Un heroico sacrificio inútil


A principios de septiembre de 1665, el sastre George Viccars en su cabaña de Eyam, aldea cercana Sheffield, Inglaterra recibió un paquete proveniente de Londres que contenía ropa. Como ésta se encontraba húmeda, la colgó a secar junto a su chimenea.
Días después cayó gravemente enfermo con fiebre, dolor de cabeza y ganglios inflamados; la piel se lleno de llagas malolientes y comenzó a sufrir delirios. Murió al cabo de una semana.
Para fines de ese mismo mes, otras cinco personas de su barrio murieron, y en los tres primeros días de octubre hubo cuatro víctimas más. A fines de mes la cifra de muertos ascendía a 23. Se sospechaba de la peste, más aun se desconocía y dudaba acerca de cómo podía transmitir y sobre todo como ser curada.
Una solución desesperada
El tratamiento para esta enfermedad era burdo e ineficaz, así que esta enfermedad se extendió inevitablemente por ciudades y aldeas. La aparición de cualquiera de los síntomas indicaba una muerte segura.
El pánico cundió rápidamente entre los aldeanos, por lo que muchos se dispusieron a abandonar Eyam. Temiendo que el éxodo sólo propagaría aún más la enfermedad en la región, los sacerdotes de la aldea, William Mompesson y Thomas Stanley, decidieron detenerlo.
En un sermón exhortaron a sus conciudadanos a reconocer que su deber era quedarse allí hasta que la epidemia pasara. Inspirados por el valor y el ejemplo de los religiosos, los aldeanos de Eyam se aislaron del resto del mundo.

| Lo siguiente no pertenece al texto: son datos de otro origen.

## src/rtl/core/mbrpt_pkg.sv

```systemverilog
`timescale 1ns / 1ps
`default_nettype none
package mbrpt_pkg;

  localparam int LOOP_W       = 7;
  localparam int IN_TDATA_W   = 72;
  localparam int OUT_TDATA_W  = 128;

  localparam logic [8:0] OFF_ENTRIES = 9'h1be;
  localparam logic [8:0] OFF_SIG_END = 9'h1fe;
  localparam logic [8:0] OFF_SIG_LO  = 9'd510;
  localparam logic [8:0] OFF_SIG_HI  = 9'd511;
  localparam logic [7:0] SIG_LO_BYTE = 8'h55;
  localparam logic [7:0] SIG_HI_BYTE = 8'haa;
  localparam logic [7:0] TYPE_GPT    = 8'hee;
  localparam logic [7:0] MAX_SLICES_RST = 8'd64;

  localparam logic [1:0] REQ_START = 2'd0;
  localparam logic [1:0] REQ_BYTE  = 2'd1;
  localparam logic [1:0] REQ_FAIL  = 2'd2;

  localparam logic [1:0] KIND_SLICE = 2'd0;
  localparam logic [1:0] KIND_READ  = 2'd1;
  localparam logic [1:0] KIND_DONE  = 2'd2;

  localparam logic [1:0] STAT_OK  = 2'd0;
  localparam logic [1:0] STAT_BAD = 2'd1;
  localparam logic [1:0] STAT_GPT = 2'd2;

  typedef enum logic [2:0] {
    EM_REQ_TABLE,
    EM_REQ_LINK,
    EM_DONE,
    EM_PSLICE,
    EM_LSLICE
  } emit_sel_t;

  typedef struct packed {
    logic       start;
    logic       byte_wr;
    logic       sig_clear;
    logic       emit;
    emit_sel_t  sel;
    logic [1:0] status;
    logic [1:0] idx;
    logic       chain_sel;
    logic       link_from_entry;
    logic       loop_inc;
    logic       set_ext_flags;
  } dp_cmd_t;

  typedef struct packed {
    logic       out_free;
    logic       sig_now;
    logic       gpt;
    logic [3:0] ext_flags;
    logic [1:0] ent_nz;
    logic [1:0] ent_ext;
    logic       loop_ok;
    logic       full;
  } dp_stat_t;

  function automatic logic is_ext(input logic [7:0] t);
    return (t == 8'h05) || (t == 8'h0f) || (t == 8'h85);
  endfunction

endpackage
`default_nettype wire

```

## src/rtl/core/mbrpt_dp.sv

```systemverilog
`timescale 1ns / 1ps
`default_nettype none
module mbrpt_dp #(
  parameter int LOOP_LIMIT = 100
) (
  input  wire logic                            clk,
  input  wire logic                            rst_n,
  input  wire logic                            cfg_wr_en,
  input  wire logic [7:0]                      cfg_wr_data,
  input  wire logic [47:0]                     table_lba,
  input  wire logic [7:0]                      data_byte,
  input  wire logic [8:0]                      byte_offset,
  input  wire mbrpt_pkg::dp_cmd_t              cmd,
  output mbrpt_pkg::dp_stat_t                  stat,
  output logic                                 out_tvalid,
  input  wire logic                            out_tready,
  output logic [mbrpt_pkg::OUT_TDATA_W-1:0]    out_tdata,
  output logic [1:0]                           out_tuser,
  output logic                                 out_tlast
);
  import mbrpt_pkg::*;

  logic [7:0]        max_slices_r;
  logic [7:0]        ent_type_r  [4];
  logic [31:0]       ent_start_r [4];
  logic [31:0]       ent_size_r  [4];
  logic [31:0]       ext_start_r [4];
  logic [3:0]        ext_flags_r;
  logic              sig_lo_r;
  logic [31:0]       base_r;
  logic [32:0]       link_r;
  logic [LOOP_W-1:0] loop_r;
  logic [7:0]        slices_r;

  logic              out_valid_r;
  logic [1:0]        o_kind_r;
  logic [33:0]       o_start_r;
  logic [31:0]       o_size_r;
  logic [47:0]       o_lba_r;
  logic [7:0]        o_count_r;
  logic [1:0]        o_status_r;
  logic              o_last_r;

  logic [8:0] rel;
  logic [1:0] ent;
  logic [3:0] fld;
  logic       in_entries;

  assign rel        = byte_offset - OFF_ENTRIES;
  assign ent        = rel[5:4];
  assign fld        = rel[3:0];
  assign in_entries = (byte_offset >= OFF_ENTRIES) && (byte_offset < OFF_SIG_END);

  always_comb begin
    stat.out_free  = !out_valid_r || out_tready;
    stat.sig_now   = sig_lo_r && (data_byte == SIG_HI_BYTE);
    stat.gpt       = (ent_type_r[0] == TYPE_GPT) || (ent_type_r[1] == TYPE_GPT) ||
                     (ent_type_r[2] == TYPE_GPT) || (ent_type_r[3] == TYPE_GPT);
    stat.ext_flags = ext_flags_r;
    stat.ent_nz    = {ent_size_r[1] != 32'd0, ent_size_r[0] != 32'd0};
    stat.ent_ext   = {is_ext(ent_type_r[1]), is_ext(ent_type_r[0])};
    stat.loop_ok   = loop_r < LOOP_W'(LOOP_LIMIT);
    stat.full      = slices_r >= max_slices_r;
  end

  always_ff @(posedge clk) begin
    if (!rst_n) begin
      max_slices_r <= MAX_SLICES_RST;
      for (int i = 0; i < 4; i++) begin
        ent_type_r[i]  <= '0;
        ent_start_r[i] <= '0;
        ent_size_r[i]  <= '0;
      end
      ext_flags_r <= '0;
      sig_lo_r    <= 1'b0;
      base_r      <= '0;
      link_r      <= '0;
      loop_r      <= '0;
      slices_r    <= '0;
      out_valid_r <= 1'b0;
    end else begin
      if (cfg_wr_en) max_slices_r <= cfg_wr_data;
      if (out_valid_r && out_tready) out_valid_r <= 1'b0;

      if (cmd.start) begin
        ext_flags_r <= '0;
        loop_r      <= '0;
        slices_r    <= '0;
        sig_lo_r    <= 1'b0;
      end

      if (cmd.byte_wr) begin
        if (in_entries) begin
          if (fld == 4'd4) begin
            ent_type_r[ent] <= data_byte;
          end else if (fld[3:2] == 2'b10) begin
            ent_start_r[ent][8*fld[1:0] +: 8] <= data_byte;
          end else if (fld[3:2] == 2'b11) begin
            ent_size_r[ent][8*fld[1:0] +: 8] <= data_byte;
          end
        end else if (byte_offset == OFF_SIG_LO) begin
          sig_lo_r <= (data_byte == SIG_LO_BYTE);
        end
      end
      if (cmd.sig_clear) sig_lo_r <= 1'b0;

      if (cmd.set_ext_flags) begin
        for (int i = 0; i < 4; i++) begin
          ext_flags_r[i] <= is_ext(ent_type_r[i]);
          if (is_ext(ent_type_r[i])) ext_start_r[i] <= ent_start_r[i];
        end
      end

      if (cmd.chain_sel) begin
        base_r <= ext_start_r[cmd.idx];
        link_r <= {1'b0, ext_start_r[cmd.idx]};
        loop_r <= '0;
      end
      if (cmd.link_from_entry) link_r <= {1'b0, base_r} + {1'b0, ent_start_r[cmd.idx]};
      if (cmd.loop_inc) loop_r <= loop_r + 1'b1;

      if (cmd.emit) begin
        out_valid_r <= 1'b1;
        o_start_r   <= '0;
        o_size_r    <= '0;
        o_lba_r     <= '0;
        o_count_r   <= '0;
        o_status_r  <= STAT_OK;
        unique case (cmd.sel)
          EM_REQ_TABLE: begin
            o_kind_r <= KIND_READ;
            o_lba_r  <= table_lba;
            o_last_r <= 1'b1;
          end
          EM_REQ_LINK: begin
            o_kind_r <= KIND_READ;
            o_lba_r  <= {15'd0, link_r};
            o_last_r <= 1'b1;
          end
          EM_DONE: begin
            o_kind_r   <= KIND_DONE;
            o_count_r  <= slices_r;
            o_status_r <= cmd.status;
            o_last_r   <= 1'b1;
          end
          EM_PSLICE: begin
            o_kind_r  <= KIND_SLICE;
            o_start_r <= {2'b00, ent_start_r[cmd.idx]};
            o_size_r  <= ent_size_r[cmd.idx];
            o_last_r  <= 1'b0;
            slices_r  <= slices_r + 1'b1;
          end
          EM_LSLICE: begin
            o_kind_r  <= KIND_SLICE;
            o_start_r <= {1'b0, link_r} + {2'b00, ent_start_r[cmd.idx]};
            o_size_r  <= ent_size_r[cmd.idx];
            o_last_r  <= 1'b0;
            slices_r  <= slices_r + 1'b1;
            loop_r    <= '0;
          end
          default: o_kind_r <= KIND_DONE;
        endcase
      end
    end
  end

  assign out_tvalid = out_valid_r;
  assign out_tuser  = o_kind_r;
  assign out_tlast  = o_last_r;
  assign out_tdata  = {4'd0, o_status_r, o_count_r, o_lba_r, o_size_r, o_start_r};

endmodule
`default_nettype wire

```

## src/rtl/core/mbrpt_ctrl.sv

```systemverilog
`timescale 1ns / 1ps
`default_nettype none
module mbrpt_ctrl (
  input  wire logic                clk,
  input  wire logic                rst_n,
  input  wire logic                in_tvalid,
  output logic                     in_tready,
  input  wire logic [1:0]          req_type,
  input  wire logic [8:0]          byte_offset,
  input  wire mbrpt_pkg::dp_stat_t stat,
  output mbrpt_pkg::dp_cmd_t       cmd
);
  import mbrpt_pkg::*;

  typedef enum logic [2:0] {
    S_IN, S_EPRI, S_PSL, S_WALK, S_ELINK, S_LSL, S_LNEXT
  } state_t;

  typedef enum logic [1:0] {PH_IDLE, PH_PRI, PH_CHAIN} phase_t;

  state_t     state_r, state_nxt;
  phase_t     phase_r, phase_nxt;
  logic [2:0] i_r, i_nxt;
  logic [1:0] chain_r, chain_nxt;
  logic       have_r, have_nxt;
  logic       sig_r, sig_nxt;

  logic       found;
  logic [1:0] found_idx;
  logic [2:0] next_chain;
  logic       acc;

  assign next_chain = {1'b0, chain_r} + 3'd1;
  assign in_tready  = (state_r == S_IN) && stat.out_free;
  assign acc        = in_tvalid && in_tready;

  always_comb begin
    found     = 1'b0;
    found_idx = '0;
    for (int k = 3; k >= 0; k--) begin
      if (stat.ext_flags[k] && (3'(k) >= i_r)) begin
        found     = 1'b1;
        found_idx = 2'(k);
      end
    end
  end

  always_comb begin
    cmd       = '0;
    cmd.sel   = EM_DONE;
    state_nxt = state_r;
    phase_nxt = phase_r;
    i_nxt     = i_r;
    chain_nxt = chain_r;
    have_nxt  = have_r;
    sig_nxt   = sig_r;
    unique case (state_r)
      S_IN: begin
        if (acc) begin
          if (req_type == REQ_START) begin
            cmd.start = 1'b1;
            cmd.emit  = 1'b1;
            cmd.sel   = EM_REQ_TABLE;
            phase_nxt = PH_PRI;
            chain_nxt = '0;
          end else if (req_type == REQ_BYTE && phase_r != PH_IDLE) begin
            cmd.byte_wr = 1'b1;
            if (byte_offset == OFF_SIG_HI) begin
              cmd.sig_clear = 1'b1;
              sig_nxt       = stat.sig_now;
              i_nxt         = '0;
              state_nxt     = (phase_r == PH_PRI) ? S_EPRI : S_ELINK;
            end
          end else if (req_type == REQ_FAIL && phase_r != PH_IDLE) begin
            cmd.sig_clear = 1'b1;
            if (phase_r == PH_PRI) begin
              cmd.emit   = 1'b1;
              cmd.sel    = EM_DONE;
              cmd.status = STAT_BAD;
              phase_nxt  = PH_IDLE;
            end else begin
              i_nxt     = next_chain;
              have_nxt  = 1'b0;
              state_nxt = S_WALK;
            end
          end
        end
      end
      S_EPRI: begin
        if (!sig_r || stat.gpt) begin
          if (stat.out_free) begin
            cmd.emit   = 1'b1;
            cmd.sel    = EM_DONE;
            cmd.status = !sig_r ? STAT_BAD : STAT_GPT;
            phase_nxt  = PH_IDLE;
            state_nxt  = S_IN;
          end
        end else begin
          state_nxt = S_PSL;
        end
      end
      S_PSL: begin
        if (!i_r[2] && !stat.full) begin
          if (stat.out_free) begin
            cmd.emit = 1'b1;
            cmd.sel  = EM_PSLICE;
            cmd.idx  = i_r[1:0];
            i_nxt    = i_r + 3'd1;
          end
        end else begin
          cmd.set_ext_flags = 1'b1;
          i_nxt     = '0;
          have_nxt  = 1'b0;
          state_nxt = S_WALK;
        end
      end
      S_WALK: begin
        if (have_r && stat.loop_ok) begin
          if (stat.out_free) begin
            cmd.emit     = 1'b1;
            cmd.sel      = EM_REQ_LINK;
            cmd.loop_inc = 1'b1;
            phase_nxt    = PH_CHAIN;
            state_nxt    = S_IN;
          end
        end else if (!found) begin
          if (stat.out_free) begin
            cmd.emit   = 1'b1;
            cmd.sel    = EM_DONE;
            cmd.status = STAT_OK;
            phase_nxt  = PH_IDLE;
            state_nxt  = S_IN;
          end
        end else begin
          // load the chain of the next extended primary entry
          cmd.chain_sel = 1'b1;
          cmd.idx       = found_idx;
          chain_nxt     = found_idx;
          i_nxt         = {1'b0, found_idx} + 3'd1;
          have_nxt      = 1'b1;
        end
      end
      S_ELINK: begin
        if (!sig_r) begin
          i_nxt     = next_chain;
          have_nxt  = 1'b0;
          state_nxt = S_WALK;
        end else begin
          i_nxt     = '0;
          state_nxt = S_LSL;
        end
      end
      S_LSL: begin
        if (i_r[1]) begin
          state_nxt = S_LNEXT;
        end else if (stat.ent_nz[i_r[0]] && !stat.ent_ext[i_r[0]]) begin
          if (stat.full) begin
            i_nxt     = next_chain;
            have_nxt  = 1'b0;
            state_nxt = S_WALK;
          end else if (stat.out_free) begin
            cmd.emit = 1'b1;
            cmd.sel  = EM_LSLICE;
            cmd.idx  = {1'b0, i_r[0]};
            i_nxt    = i_r + 3'd1;
          end
        end else begin
          i_nxt = i_r + 3'd1;
        end
      end
      S_LNEXT: begin
        i_nxt     = next_chain;
        state_nxt = S_WALK;
        have_nxt  = 1'b0;
        if (stat.ent_nz[0] && stat.ent_ext[0]) begin
          cmd.link_from_entry = 1'b1;
          cmd.idx             = 2'd0;
          have_nxt            = 1'b1;
        end else if (stat.ent_nz[1] && stat.ent_ext[1]) begin
          cmd.link_from_entry = 1'b1;
          cmd.idx             = 2'd1;
          have_nxt            = 1'b1;
        end
      end
      default: state_nxt = S_IN;
    endcase
  end

  always_ff @(posedge clk) begin
    if (!rst_n) begin
      state_r <= S_IN;
      phase_r <= PH_IDLE;
      i_r     <= '0;
      chain_r <= '0;
      have_r  <= 1'b0;
      sig_r   <= 1'b0;
    end else begin
      state_r <= state_nxt;
      phase_r <= phase_nxt;
      i_r     <= i_nxt;
      chain_r <= chain_nxt;
      have_r  <= have_nxt;
      sig_r   <= sig_nxt;
    end
  end

endmodule
`default_nettype wire

```

## src/rtl/core/mbr_partition_table_parser_core.sv

```systemverilog
`timescale 1ns / 1ps
`default_nettype none
// Channel  Direction  Handshake           Payload
// in       slave      in_tvalid/tready    tuser req_type; tdata lba, byte, offset
// out      master     out_tvalid/tready   tuser result_kind; tlast last; tdata slice
// cfg      write      cfg_wr_en           cfg_wr_data = max_slices
//
// Sector bytes, start items and ignored items are taken one per cycle while the
// output is free. A read failure on the table sector is answered at its own edge;
// one on a link holds the input while the chain walk goes on. Byte 511 holds it,
// one result at most per cycle from the output register, before the next is taken.
// Synchronous active-low reset; max_slices resets to 64.
// A stalled output holds the controller and blocks input.
module mbr_partition_table_parser_core #(
  parameter int LOOP_LIMIT = 100
) (
  input  wire logic                             clk,
  input  wire logic                             rst_n,
  input  wire logic                             in_tvalid,
  output logic                                  in_tready,
  // [47:0] table_lba, [55:48] data_byte, [64:56] byte_offset
  input  wire logic [mbrpt_pkg::IN_TDATA_W-1:0] in_tdata,
  // [1:0] req_type
  input  wire logic [1:0]                       in_tuser,
  output logic                                  out_tvalid,
  input  wire logic                             out_tready,
  // [33:0] slice_start, [65:34] slice_size, [113:66] read_lba,
  // [121:114] slice_count, [123:122] status
  output logic [mbrpt_pkg::OUT_TDATA_W-1:0]     out_tdata,
  // [1:0] result_kind
  output logic [1:0]                            out_tuser,
  output logic                                  out_tlast,
  input  wire logic                             cfg_wr_en,
  input  wire logic [7:0]                       cfg_wr_data
);
  import mbrpt_pkg::*;

  dp_cmd_t  cmd;
  dp_stat_t stat;

  mbrpt_ctrl u_ctrl (
    .clk         (clk),
    .rst_n       (rst_n),
    .in_tvalid   (in_tvalid),
    .in_tready   (in_tready),
    .req_type    (in_tuser),
    .byte_offset (in_tdata[64:56]),
    .stat        (stat),
    .cmd         (cmd)
  );

  mbrpt_dp #(
    .LOOP_LIMIT (LOOP_LIMIT)
  ) u_dp (
    .clk         (clk),
    .rst_n       (rst_n),
    .cfg_wr_en   (cfg_wr_en),
    .cfg_wr_data (cfg_wr_data),
    .table_lba   (in_tdata[47:0]),
    .data_byte   (in_tdata[55:48]),
    .byte_offset (in_tdata[64:56]),
    .cmd         (cmd),
    .stat        (stat),
    .out_tvalid  (out_tvalid),
    .out_tready  (out_tready),
    .out_tdata   (out_tdata),
    .out_tuser   (out_tuser),
    .out_tlast   (out_tlast)
  );

endmodule
`default_nettype wire

```

## config.mk

```make
export PLATFORM = sky130hd
export DESIGN_NAME = mbr_partition_table_parser_core
export DESIGN_NICKNAME = d
export VERILOG_FILES = /design/src/rtl/core/mbrpt_pkg.sv /design/src/rtl/core/mbrpt_dp.sv /design/src/rtl/core/mbrpt_ctrl.sv /design/src/rtl/core/mbr_partition_table_parser_core.sv
export SDC_FILE = /design/constraint.sdc
export NUM_CORES = 1
export LEC_CHECK = 0
export BUFFER_PORTS_ARGS = -buffer_cell sky130_fd_sc_hd__buf_2
export CAP_MARGIN = 15
export CORE_ASPECT_RATIO = 0.8
export CORE_UTILIZATION = 55
export CTS_CLUSTER_SIZE = 20
export DETAILED_ROUTE_END_ITERATION = 7
export PLACE_DENSITY_LB_ADDON = 0.1
export RECOVER_POWER = 100
export SETUP_SLACK_MARGIN = 0.4
export SLEW_MARGIN = 20
export SYNTH_ARGS = -nofsm -noshare
export SYNTH_HDL_FRONTEND = slang
export SYNTH_HIERARCHICAL = 1
export SYNTH_SLANG_ARGS = --single-unit
```

## constraint.sdc

```tcl
create_clock -name clk -period 27.9 [get_ports clk]
set_input_delay 4.185 -clock clk [delete_from_list [all_inputs] [get_ports clk]]
set_output_delay 4.185 -clock clk [all_outputs]
set_load 0.02 [all_outputs]
```

==> results.yml <==
final_layout:
  area_growth_pct: 11.6
  drive_above_1_share_pct: 11.0
  diodes: 0
  fin_util_pct: 62.2
  final_area_um2: 34400
  fin_nets: 2875
logic_synthesis:
  synth.area.top_cells: "edfxtp_1, mux4_2, dfxtp_1"
  yosys.area_share.simple_pct: 14.6
  synth_area_um2: 30800
  yosysMostFrequentCell: "edfxtp_1"
  netlist_instances: 2522
  muxShareOfSynthArea_pct: 7.48
  ys.flop_type: "edfxtp_1"
  synth-compound-area-share_pct: 10.6
  async_reset_ff_share_pct: 0
  synth_top_family_by_area: "simple AND/OR/NAND/NOR gates"
  ys_seq_area_share_pct: 59.8
  yosysUniqueCellTypes: 96
  ys_ff_latch: 649
  synth_xor_area_share_pct: 1.62
  synth_area_per_cell_um2: 12.2
  synth_top_area_share_pct: 52.9
  synth_edf_count: 543
  synth-adder-area-share_pct: 3.54
  yosysTopAreaCell: "edfxtp_1"
  synth_commonest_cells: "edfxtp_1, nor2_1, nand2_1"
  ys_warn_count: 6
flow_run:
  drv_cap: 14
floorplan:
  num_rows: 77
  fp.dieArea_um2: 57000
  core-area_um2: 55300
  boundaryPins: 220
  start_util_pct: 55.7
  dieWidth_um: 267
  die_h_um: 214
drt:
  post_drt_via_cell_ratio: 6.09
  wl_per_cell_um: 22.1
  wl_um: 77500
  ant_nets: 0
  vias: 21400
  drt_iter0_markers: 2308
  dr.pass1.iters: 6
  drc_errors: 0
timing:
  clock_skew_ps: 26.7
  rsz0062_at_grt: "no"
  worstMarginPinSlew_ps: 8240
  min_period_over_period_pct: 52.4
  hold_violations: 0
  slew_violations: 621
  fin_crit_ps: 14630
  setup-violations-final: 0
  relSlewSlack_pct: -449
  fin_ws_ps: 13270
  max_freq_mhz: 68.4
  setup_tns_ps: 0
global_route:
  gr-total-overflow: 0
  antenna_found_initial: 2
  grt_pass1_vias: 20600
  track_usage_pct: 27.3
  grt_max_degree: 97
  grt_pass1_wl_um: 118000
setup_path:
  cp.required_ps: 28200
  arrival_ps: 14930
  cp_slowest_stage_delay_ps: 5750
  r2r-end: "u_dp/o_start_r[24]"
  cpMostUsedCell: "o21ai_0"
  endpoint_kind: "flip-flop"
  crit_chain: "buf_2, nand2b_1, nand2_1, o21ai_0, clkbuf_1, mux4_2, ha_1, fa_1, a211oi_1, o21bai_1, o21ai_0, a31oi_1, a221o_1, a311oi_1, xor2_1, o21ai_0"
  r2r_start: "u_dp/slices_r[0]"
  critPathSlowestCell: "clkbuf_1"
  cp-start-kind: "input port"
  crit_path_max_fanout: 96
  crit_type: "input port to flip-flop"
  rr_worst_depth: 27
  r2r_setup_slack_ps: 14730
clock_tree:
  clk_pin_slew_ps: 60
  ctsLongestPathBuffers: 3
  cts_resized: 0
  postCtsSetupBuffers: 0
  cts_tree: "done"
  cts_made_buffers: 67
  cts_root_buf: "clkbuf_16"
  cts_hold_buf: 0
  cts_max_level: 3
  clk_latency_ps: 610
  cts.sinks: 649
power_and_ir_drop:
  power.leakage_nw: 11.8
  peakVddDrop_uv: 57.9
  p_per_area_nw_per_um2: 62.5
status:
  status: "finished with violations"
  violations: "capacitance limit, slew limit"
place:
  gp_congestion: 0.920
  port_buffers: 208
  post-place-ws_ps: 18240
  place_area_um2: 32500
  hpwl_um: 53300
min_path:
  hold_depth: 0
  min-delay-start: "u_dp/ent_start_r[3][31]"
  hp-class: "flip-flop to flip-flop"
  whs_endpoint: "u_dp/ext_start_r[3][31]"
==> power by group <==
part / leakage (nW) / internal [mW] / switching [mW]
combinational: 4.63 / 0.0452 / 0.118
sequential: 6.16 / 1.09 / 0.0164
clock: 1.04 / 0.508 / 0.372
total: 11.8 / 1.64 / 0.506
==> stage by stage <==
stage          instances  power [mW]  hold slack (ps)
5_1_grt             3507        2.22              449
4_1_cts             3507        2.17              436
6_report            3507        2.15              441
3_5_place_dp        3383        1.29              429
2_1_floorplan       2525        1.23              421
3_3_place_gp        3383        1.29              425
==> layout by cell type (no fill, tap or decap), drive strengths merged, types with 30 or more instances in the layout <==
| cell type | instances |
|---|---|
| buf | 88 |
| edfxtp | 543 |
| a22o | 37 |
| mux4 | 96 |
| a21o | 49 |
| clkbuf | 236 |
| inv | 54 |
| xnor2 | 30 |
| nand2 | 263 |
| dfxtp | 106 |
| ha | 84 |
| nor2b | 53 |
| a21oi | 139 |
| nor2 | 358 |
| nand3 | 44 |
| o21ai | 99 |
| and2 | 70 |
==> metal layers <==
layer	track usage (%)	share of wire, %
met4	8.82	2.8
met5	0	0
met1	40.4	45
met2	41.1	44
met3	5.17	8.0
==> flip-flops by register name, indices dropped and copies added (netlist names), 33 cells and up <==
name              cells
u_dp/o_start_r       34
u_dp/ent_start_r    128
u_dp/ent_size_r     128
u_dp/ext_start_r    128
u_dp/o_lba_r         48
u_dp/link_r          33
==> critical path, delay by kind of cell <==
family	cells	cell delay [ps]
compound gates	8	2230
xor+xnor	1	180
fa+ha+maj	2	730
buf+inv	2	5820
mux	1	1110
simple gates	2	620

Acordonaron con piedras los linderos de la aldea y no permitieron que nadie los traspasara. Los alimentos y ropa que llegaban de otros pueblos tenían que ser colocados a un lado de los improvisados muros, y se pagaban con monedas desinfectadas con vinagre y agua.
El pánico aumentó conforme transcurrieron los meses. Para finales de agosto de 1666, habían perecido dos terceras partes de la población, y no había ya servicios fúnebres formales; cuando ya no hubo espacio en el cementerio, se enterró a los muertos en jardines y huertos.
La iglesia cerró sus puertas para reducir el contagio, pero los piadosos se reunieron, cada vez menos, al aire libre, rogando a Dios que los librara de su sufrimiento.
Sus súplicas fueron escuchadas en noviembre de 1666, cuando ya no hubo más víctimas de la peste. De los 350 habitantes de la aldea sólo sobrevivieron 90, entre ellos los dos sacerdotes.
¿Pero como llego la peste hasta la remota aldea de Eyam? La ropa que recibió el sastre Viccars proveniente de Londres contenía también pulgas que transmitían la enfermedad. Los piojos y las pulgas eran compañía habitual de la gente que vivía en el siglo XVII, así que el infortunado sastre no dio gran importancia a la picadura de estos insectos. Con este acto inocente Viccars desató sobre su comunidad la más temida enfermedad de esa época.
El aislamiento auto impuesto de los habitantes de Eyam fue un genuino acto de heroísmo, pero por desgracia también fue un sacrificio inútil. Si los habitantes hubieran hecho caso a su instinto de huir al inicio de la epidemia, habrían privado de sangre humana a las pulgas y quizá hubiese sobrevivido la mayor parte de la comunidad.